Task prompt -> Search the data below for the line containing "export CORE_UTILIZATION = 52", then please set down that line and all remaining ones exactly as written.

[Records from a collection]
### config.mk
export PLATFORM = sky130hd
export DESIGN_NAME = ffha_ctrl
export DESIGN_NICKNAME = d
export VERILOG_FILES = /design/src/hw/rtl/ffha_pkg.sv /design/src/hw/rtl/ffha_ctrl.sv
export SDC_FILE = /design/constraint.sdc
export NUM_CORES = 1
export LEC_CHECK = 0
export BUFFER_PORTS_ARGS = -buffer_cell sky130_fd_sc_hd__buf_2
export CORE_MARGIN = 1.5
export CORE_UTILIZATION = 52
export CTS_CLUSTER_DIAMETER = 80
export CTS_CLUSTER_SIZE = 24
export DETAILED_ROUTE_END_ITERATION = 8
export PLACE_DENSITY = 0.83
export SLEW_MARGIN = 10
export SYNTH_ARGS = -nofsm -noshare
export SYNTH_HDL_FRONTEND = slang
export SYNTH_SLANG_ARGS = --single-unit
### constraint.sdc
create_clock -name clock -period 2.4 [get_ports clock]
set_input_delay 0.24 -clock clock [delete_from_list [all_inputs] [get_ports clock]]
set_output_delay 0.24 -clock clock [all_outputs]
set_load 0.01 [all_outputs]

Solved exercise ->
export CORE_UTILIZATION = 52
export CTS_CLUSTER_DIAMETER = 80
export CTS_CLUSTER_SIZE = 24
export DETAILED_ROUTE_END_ITERATION = 8
export PLACE_DENSITY = 0.83
export SLEW_MARGIN = 10
export SYNTH_ARGS = -nofsm -noshare
export SYNTH_HDL_FRONTEND = slang
export SYNTH_SLANG_ARGS = --single-unit
### constraint.sdc
create_clock -name clock -period 2.4 [get_ports clock]
set_input_delay 0.24 -clock clock [delete_from_list [all_inputs] [get_ports clock]]
set_output_delay 0.24 -clock clock [all_outputs]
set_load 0.01 [all_outputs]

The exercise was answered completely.